[RECORDED INFORMATION]:
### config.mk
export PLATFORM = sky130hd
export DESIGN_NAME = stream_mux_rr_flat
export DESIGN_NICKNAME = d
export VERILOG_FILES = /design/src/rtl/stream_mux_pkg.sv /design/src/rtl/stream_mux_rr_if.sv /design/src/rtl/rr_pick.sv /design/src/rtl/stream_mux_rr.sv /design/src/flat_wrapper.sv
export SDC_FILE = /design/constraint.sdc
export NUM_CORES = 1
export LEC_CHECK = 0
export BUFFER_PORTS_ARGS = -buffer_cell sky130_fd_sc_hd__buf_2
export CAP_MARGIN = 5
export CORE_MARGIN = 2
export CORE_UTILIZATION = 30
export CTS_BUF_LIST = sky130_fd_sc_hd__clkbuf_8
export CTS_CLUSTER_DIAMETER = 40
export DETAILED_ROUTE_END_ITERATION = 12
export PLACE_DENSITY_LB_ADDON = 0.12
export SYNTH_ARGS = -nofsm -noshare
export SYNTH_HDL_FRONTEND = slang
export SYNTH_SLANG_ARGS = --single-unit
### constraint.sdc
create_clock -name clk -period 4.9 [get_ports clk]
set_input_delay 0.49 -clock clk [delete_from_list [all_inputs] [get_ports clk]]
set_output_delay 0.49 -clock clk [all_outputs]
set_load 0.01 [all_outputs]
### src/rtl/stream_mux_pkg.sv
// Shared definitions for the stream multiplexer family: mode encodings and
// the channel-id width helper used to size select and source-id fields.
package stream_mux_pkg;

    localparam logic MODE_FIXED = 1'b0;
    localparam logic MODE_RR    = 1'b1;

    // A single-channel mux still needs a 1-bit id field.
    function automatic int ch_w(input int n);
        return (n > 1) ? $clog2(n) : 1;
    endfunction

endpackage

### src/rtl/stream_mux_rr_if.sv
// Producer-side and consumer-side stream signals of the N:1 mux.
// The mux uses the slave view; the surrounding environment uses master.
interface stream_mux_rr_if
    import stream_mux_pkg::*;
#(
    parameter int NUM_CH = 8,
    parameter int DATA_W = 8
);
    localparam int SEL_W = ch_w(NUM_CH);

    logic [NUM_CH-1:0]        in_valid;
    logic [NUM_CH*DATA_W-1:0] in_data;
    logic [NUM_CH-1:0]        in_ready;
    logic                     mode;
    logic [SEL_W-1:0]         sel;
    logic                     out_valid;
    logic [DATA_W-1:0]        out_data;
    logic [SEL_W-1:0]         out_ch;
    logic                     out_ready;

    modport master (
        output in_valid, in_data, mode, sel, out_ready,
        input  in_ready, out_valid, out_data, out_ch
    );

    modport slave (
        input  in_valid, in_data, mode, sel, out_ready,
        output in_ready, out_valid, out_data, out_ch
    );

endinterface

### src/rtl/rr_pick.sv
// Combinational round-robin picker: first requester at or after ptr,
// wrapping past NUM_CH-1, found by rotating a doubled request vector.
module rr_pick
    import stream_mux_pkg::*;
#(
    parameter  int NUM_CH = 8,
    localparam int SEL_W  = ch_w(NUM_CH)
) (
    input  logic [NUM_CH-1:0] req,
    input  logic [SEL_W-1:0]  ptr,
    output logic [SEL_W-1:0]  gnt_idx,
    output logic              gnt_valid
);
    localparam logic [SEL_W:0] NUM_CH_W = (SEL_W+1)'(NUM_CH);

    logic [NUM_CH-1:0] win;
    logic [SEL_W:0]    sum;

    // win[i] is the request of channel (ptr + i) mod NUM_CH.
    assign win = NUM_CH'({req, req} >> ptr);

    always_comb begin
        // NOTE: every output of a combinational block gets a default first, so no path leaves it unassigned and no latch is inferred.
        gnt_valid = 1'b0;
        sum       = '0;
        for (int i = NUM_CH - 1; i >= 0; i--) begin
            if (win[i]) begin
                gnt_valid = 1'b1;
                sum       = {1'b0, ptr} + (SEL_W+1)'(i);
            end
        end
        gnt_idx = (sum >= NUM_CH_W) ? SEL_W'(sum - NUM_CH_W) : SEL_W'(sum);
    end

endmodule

...

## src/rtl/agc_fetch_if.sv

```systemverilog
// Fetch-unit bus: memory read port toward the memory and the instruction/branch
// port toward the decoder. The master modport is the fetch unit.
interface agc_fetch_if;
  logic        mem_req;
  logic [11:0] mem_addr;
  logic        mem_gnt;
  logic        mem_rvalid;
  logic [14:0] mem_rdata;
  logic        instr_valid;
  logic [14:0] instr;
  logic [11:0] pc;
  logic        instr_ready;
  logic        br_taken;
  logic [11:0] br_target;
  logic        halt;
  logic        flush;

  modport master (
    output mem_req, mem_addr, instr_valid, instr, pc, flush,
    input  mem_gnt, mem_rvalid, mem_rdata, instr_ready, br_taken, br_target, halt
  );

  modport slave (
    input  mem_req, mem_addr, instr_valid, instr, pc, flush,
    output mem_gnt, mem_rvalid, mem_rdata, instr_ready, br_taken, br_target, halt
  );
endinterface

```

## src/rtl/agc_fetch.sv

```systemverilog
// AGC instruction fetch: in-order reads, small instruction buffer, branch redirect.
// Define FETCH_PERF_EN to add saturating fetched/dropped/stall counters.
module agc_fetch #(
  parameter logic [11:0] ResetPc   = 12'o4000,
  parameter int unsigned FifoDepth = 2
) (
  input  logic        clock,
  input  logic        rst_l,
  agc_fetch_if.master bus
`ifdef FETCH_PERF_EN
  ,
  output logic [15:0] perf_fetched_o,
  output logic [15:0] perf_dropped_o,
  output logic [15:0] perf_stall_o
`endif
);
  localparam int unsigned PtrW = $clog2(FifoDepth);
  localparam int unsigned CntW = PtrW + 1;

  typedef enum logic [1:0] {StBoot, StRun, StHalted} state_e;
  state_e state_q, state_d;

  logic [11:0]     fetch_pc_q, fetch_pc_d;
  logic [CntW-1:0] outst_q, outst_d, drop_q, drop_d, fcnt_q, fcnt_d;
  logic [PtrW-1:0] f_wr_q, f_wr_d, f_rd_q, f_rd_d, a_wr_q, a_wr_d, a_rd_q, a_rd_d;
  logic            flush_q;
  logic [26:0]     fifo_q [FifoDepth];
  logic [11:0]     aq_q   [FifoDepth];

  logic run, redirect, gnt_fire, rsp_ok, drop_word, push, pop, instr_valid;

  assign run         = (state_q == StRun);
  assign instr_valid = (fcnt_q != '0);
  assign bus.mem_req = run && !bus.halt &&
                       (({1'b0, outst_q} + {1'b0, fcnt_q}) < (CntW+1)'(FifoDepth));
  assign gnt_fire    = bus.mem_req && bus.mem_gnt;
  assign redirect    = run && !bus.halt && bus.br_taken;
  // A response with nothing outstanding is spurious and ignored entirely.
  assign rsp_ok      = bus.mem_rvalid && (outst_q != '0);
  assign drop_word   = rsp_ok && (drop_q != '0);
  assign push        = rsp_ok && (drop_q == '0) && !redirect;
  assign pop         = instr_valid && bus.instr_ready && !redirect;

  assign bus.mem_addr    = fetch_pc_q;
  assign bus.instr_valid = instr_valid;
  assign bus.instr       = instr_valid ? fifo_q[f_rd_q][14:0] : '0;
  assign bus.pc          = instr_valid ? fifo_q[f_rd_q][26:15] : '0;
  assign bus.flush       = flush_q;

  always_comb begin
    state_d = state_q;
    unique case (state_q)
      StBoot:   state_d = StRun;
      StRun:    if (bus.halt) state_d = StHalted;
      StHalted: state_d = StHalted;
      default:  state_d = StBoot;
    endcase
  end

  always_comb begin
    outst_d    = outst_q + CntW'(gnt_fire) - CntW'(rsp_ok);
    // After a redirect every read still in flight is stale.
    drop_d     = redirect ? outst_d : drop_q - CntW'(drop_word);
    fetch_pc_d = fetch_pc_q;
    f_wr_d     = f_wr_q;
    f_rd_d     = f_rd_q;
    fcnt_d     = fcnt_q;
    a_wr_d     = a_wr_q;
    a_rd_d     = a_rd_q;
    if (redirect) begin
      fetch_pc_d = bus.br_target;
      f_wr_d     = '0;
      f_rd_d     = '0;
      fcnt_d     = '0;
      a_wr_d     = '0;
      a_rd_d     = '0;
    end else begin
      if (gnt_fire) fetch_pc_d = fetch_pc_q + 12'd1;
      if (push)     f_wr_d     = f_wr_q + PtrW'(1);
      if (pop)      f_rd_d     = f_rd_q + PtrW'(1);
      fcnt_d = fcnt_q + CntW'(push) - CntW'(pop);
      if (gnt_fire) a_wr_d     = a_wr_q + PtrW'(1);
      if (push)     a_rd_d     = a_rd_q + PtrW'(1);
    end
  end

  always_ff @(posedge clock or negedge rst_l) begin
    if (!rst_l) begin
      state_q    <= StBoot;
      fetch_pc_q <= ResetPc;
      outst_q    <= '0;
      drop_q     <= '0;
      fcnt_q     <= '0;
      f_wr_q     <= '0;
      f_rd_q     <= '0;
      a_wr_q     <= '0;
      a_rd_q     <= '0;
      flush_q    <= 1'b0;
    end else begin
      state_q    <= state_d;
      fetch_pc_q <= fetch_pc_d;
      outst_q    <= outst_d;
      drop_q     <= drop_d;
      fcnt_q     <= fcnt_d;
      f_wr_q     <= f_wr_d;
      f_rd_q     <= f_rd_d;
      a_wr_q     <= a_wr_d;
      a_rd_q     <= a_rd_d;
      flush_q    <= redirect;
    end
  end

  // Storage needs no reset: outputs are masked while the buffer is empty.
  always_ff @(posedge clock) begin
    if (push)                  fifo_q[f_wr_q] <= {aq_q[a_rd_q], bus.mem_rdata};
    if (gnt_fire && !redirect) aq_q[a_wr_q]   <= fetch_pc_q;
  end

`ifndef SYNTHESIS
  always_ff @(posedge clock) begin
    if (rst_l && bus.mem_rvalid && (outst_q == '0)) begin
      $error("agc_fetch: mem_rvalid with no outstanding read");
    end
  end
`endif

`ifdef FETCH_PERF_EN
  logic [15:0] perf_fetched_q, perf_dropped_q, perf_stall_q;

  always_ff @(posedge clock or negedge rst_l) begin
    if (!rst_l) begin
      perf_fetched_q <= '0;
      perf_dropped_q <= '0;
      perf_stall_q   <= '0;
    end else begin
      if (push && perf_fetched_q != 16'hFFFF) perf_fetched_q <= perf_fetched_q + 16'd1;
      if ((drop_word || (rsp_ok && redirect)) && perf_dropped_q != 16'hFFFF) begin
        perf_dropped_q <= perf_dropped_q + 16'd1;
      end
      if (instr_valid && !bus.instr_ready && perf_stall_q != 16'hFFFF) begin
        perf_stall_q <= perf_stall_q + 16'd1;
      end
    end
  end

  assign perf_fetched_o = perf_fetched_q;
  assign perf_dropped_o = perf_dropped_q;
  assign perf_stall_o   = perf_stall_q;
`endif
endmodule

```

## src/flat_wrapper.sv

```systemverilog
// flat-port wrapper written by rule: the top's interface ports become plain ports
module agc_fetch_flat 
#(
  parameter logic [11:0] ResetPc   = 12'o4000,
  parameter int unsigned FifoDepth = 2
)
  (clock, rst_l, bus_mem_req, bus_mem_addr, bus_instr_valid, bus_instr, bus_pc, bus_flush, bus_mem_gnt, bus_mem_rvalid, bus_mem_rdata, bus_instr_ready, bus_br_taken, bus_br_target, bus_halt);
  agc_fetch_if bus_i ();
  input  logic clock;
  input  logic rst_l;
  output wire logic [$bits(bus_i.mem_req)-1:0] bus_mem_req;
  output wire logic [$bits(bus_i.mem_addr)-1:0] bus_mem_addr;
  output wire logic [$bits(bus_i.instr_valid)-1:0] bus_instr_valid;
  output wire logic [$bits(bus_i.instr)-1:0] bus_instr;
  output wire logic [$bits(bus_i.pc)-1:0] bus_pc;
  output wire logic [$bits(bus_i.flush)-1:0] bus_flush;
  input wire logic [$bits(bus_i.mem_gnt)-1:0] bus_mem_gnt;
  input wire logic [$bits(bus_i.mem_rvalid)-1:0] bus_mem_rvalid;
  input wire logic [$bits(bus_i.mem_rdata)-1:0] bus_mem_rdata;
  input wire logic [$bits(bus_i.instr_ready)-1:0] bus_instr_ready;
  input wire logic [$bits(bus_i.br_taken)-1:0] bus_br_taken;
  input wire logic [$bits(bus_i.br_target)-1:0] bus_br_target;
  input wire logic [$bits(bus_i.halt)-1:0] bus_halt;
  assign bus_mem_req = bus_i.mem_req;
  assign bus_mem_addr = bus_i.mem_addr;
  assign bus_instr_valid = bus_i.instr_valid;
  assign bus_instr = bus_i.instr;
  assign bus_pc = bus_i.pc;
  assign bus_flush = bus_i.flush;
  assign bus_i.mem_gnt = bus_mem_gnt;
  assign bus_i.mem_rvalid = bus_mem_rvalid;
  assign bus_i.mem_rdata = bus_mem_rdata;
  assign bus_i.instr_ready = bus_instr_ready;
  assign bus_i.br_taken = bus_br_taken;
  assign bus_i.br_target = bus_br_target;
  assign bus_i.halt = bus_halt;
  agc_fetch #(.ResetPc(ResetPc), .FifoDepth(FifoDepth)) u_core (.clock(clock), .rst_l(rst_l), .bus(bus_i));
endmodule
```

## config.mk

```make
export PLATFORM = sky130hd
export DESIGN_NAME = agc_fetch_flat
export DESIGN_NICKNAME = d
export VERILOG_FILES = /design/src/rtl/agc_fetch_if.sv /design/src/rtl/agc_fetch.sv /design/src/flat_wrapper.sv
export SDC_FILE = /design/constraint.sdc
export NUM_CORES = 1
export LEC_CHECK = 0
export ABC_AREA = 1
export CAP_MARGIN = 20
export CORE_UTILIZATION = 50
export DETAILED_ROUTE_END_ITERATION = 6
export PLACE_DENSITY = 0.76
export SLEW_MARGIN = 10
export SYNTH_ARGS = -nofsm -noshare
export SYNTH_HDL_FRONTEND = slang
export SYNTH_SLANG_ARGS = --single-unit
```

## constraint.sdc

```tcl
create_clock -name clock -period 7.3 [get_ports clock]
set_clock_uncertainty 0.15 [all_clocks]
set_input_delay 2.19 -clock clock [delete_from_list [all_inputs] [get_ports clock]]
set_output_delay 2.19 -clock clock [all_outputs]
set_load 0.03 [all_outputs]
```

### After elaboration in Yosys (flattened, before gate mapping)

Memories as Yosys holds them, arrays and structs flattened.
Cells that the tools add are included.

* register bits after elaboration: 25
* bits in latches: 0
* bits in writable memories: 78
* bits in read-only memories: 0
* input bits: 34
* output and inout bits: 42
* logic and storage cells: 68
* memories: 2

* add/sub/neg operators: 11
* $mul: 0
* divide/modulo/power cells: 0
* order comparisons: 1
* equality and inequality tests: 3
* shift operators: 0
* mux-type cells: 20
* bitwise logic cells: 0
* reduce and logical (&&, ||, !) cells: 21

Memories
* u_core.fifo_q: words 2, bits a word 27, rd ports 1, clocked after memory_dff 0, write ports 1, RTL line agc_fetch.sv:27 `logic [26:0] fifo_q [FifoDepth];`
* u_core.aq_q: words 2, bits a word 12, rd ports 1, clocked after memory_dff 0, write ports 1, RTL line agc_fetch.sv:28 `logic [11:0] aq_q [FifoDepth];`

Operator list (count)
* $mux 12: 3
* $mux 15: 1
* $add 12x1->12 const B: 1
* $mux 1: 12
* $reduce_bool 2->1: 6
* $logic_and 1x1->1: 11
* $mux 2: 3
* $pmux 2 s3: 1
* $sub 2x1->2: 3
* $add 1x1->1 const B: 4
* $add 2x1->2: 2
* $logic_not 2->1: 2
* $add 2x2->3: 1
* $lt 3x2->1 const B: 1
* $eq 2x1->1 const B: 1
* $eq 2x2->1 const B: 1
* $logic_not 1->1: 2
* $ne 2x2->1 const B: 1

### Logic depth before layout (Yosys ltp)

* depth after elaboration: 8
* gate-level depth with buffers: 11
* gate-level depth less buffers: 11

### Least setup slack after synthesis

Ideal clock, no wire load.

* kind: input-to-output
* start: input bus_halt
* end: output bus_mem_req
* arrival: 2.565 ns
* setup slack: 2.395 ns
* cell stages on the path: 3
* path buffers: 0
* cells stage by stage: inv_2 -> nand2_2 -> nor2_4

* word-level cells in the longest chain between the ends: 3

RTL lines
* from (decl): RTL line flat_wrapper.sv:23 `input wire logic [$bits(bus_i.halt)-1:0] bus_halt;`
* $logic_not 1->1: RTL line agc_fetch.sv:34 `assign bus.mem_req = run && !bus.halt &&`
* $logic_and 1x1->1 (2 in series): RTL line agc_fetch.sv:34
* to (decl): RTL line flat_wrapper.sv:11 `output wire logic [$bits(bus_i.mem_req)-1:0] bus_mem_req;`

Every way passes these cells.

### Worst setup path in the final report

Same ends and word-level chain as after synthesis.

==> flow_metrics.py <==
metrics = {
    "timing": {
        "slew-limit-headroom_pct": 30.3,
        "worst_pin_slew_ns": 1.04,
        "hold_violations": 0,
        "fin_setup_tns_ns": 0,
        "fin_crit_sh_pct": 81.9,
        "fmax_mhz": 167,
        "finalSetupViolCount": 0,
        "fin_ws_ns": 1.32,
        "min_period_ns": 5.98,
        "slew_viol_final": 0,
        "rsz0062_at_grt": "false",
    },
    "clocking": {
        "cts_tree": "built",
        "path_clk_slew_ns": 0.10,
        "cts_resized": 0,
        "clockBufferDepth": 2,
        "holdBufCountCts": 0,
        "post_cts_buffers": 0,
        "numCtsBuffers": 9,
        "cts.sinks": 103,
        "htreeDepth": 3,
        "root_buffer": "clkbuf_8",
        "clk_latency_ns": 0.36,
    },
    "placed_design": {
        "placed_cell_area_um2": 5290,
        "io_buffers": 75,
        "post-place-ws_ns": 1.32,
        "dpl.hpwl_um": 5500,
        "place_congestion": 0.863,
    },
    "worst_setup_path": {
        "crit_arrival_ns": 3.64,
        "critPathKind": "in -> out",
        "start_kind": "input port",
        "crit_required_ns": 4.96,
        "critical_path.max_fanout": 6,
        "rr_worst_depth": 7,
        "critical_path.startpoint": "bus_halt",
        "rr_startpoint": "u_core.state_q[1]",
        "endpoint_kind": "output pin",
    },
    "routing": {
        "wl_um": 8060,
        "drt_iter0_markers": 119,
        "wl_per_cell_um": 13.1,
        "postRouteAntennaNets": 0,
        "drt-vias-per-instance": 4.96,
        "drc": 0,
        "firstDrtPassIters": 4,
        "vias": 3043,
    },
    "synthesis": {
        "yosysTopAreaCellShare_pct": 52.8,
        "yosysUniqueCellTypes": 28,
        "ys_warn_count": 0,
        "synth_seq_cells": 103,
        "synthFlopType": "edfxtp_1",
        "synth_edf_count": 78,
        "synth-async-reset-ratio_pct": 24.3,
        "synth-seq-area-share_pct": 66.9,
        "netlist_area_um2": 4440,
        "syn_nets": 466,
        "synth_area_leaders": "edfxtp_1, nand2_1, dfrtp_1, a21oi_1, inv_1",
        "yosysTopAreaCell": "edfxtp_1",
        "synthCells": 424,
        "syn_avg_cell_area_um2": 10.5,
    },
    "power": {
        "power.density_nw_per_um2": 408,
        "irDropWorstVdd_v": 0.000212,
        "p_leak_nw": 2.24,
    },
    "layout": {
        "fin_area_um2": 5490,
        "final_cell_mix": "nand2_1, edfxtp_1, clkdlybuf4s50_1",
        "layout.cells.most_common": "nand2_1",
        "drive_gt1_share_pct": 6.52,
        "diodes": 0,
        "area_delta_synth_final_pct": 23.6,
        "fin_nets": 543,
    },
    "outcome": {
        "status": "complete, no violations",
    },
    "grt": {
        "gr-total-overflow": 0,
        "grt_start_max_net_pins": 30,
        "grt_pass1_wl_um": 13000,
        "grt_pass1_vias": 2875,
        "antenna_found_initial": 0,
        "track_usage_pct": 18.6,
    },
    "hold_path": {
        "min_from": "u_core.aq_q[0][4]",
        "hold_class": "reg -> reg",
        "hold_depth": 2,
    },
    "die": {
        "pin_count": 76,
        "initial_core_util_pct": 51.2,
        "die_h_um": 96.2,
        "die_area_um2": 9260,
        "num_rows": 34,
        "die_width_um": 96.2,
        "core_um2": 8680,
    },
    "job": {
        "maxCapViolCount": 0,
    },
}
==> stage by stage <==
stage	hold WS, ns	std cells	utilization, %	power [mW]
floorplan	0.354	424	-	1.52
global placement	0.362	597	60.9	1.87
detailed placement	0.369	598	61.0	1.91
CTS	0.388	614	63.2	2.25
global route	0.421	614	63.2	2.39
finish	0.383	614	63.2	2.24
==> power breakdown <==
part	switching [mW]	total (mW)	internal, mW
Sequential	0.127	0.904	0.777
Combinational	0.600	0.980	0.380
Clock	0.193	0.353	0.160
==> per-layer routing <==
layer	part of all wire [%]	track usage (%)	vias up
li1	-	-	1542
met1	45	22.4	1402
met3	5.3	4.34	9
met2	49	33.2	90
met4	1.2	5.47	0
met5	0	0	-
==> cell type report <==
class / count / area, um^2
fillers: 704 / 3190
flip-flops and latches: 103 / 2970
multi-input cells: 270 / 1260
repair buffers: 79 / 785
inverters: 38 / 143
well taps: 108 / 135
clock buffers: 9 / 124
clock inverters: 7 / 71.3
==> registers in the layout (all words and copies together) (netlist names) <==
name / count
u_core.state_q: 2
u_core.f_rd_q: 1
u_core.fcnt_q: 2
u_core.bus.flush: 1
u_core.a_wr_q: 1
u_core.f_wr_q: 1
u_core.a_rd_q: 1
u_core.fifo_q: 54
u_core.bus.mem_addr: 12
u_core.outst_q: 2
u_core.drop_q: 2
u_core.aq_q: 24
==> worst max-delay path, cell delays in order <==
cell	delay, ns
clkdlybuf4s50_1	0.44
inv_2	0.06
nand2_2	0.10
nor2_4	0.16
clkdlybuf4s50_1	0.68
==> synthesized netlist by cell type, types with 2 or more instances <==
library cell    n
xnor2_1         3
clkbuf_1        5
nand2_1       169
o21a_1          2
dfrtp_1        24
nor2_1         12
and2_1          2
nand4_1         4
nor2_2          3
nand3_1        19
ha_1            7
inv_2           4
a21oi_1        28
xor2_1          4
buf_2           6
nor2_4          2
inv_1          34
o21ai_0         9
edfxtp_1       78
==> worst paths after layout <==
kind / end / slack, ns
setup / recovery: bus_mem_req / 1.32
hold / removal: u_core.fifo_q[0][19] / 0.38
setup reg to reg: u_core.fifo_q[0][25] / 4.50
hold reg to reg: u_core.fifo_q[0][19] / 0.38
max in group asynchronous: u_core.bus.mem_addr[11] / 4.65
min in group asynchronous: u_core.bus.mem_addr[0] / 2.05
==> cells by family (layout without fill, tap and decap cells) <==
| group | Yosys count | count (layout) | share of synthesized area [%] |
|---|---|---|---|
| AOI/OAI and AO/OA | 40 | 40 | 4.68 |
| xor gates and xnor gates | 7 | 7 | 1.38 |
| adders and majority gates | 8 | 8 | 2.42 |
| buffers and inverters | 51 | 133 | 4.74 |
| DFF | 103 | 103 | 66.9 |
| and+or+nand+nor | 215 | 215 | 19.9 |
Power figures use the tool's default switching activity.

[GOAL OF THE EXERCISE]:
Your answer should consist of the lines above that hold the word "FifoDepth", copied exactly.

[TASK SOLUTION]:
  parameter int unsigned FifoDepth = 2
  localparam int unsigned PtrW = $clog2(FifoDepth);
  logic [26:0]     fifo_q [FifoDepth];
  logic [11:0]     aq_q   [FifoDepth];
                       (({1'b0, outst_q} + {1'b0, fcnt_q}) < (CntW+1)'(FifoDepth));
  parameter int unsigned FifoDepth = 2
  agc_fetch #(.ResetPc(ResetPc), .FifoDepth(FifoDepth)) u_core (.clock(clock), .rst_l(rst_l), .bus(bus_i));
* u_core.fifo_q: words 2, bits a word 27, rd ports 1, clocked after memory_dff 0, write ports 1, RTL line agc_fetch.sv:27 `logic [26:0] fifo_q [FifoDepth];`
* u_core.aq_q: words 2, bits a word 12, rd ports 1, clocked after memory_dff 0, write ports 1, RTL line agc_fetch.sv:28 `logic [11:0] aq_q [FifoDepth];`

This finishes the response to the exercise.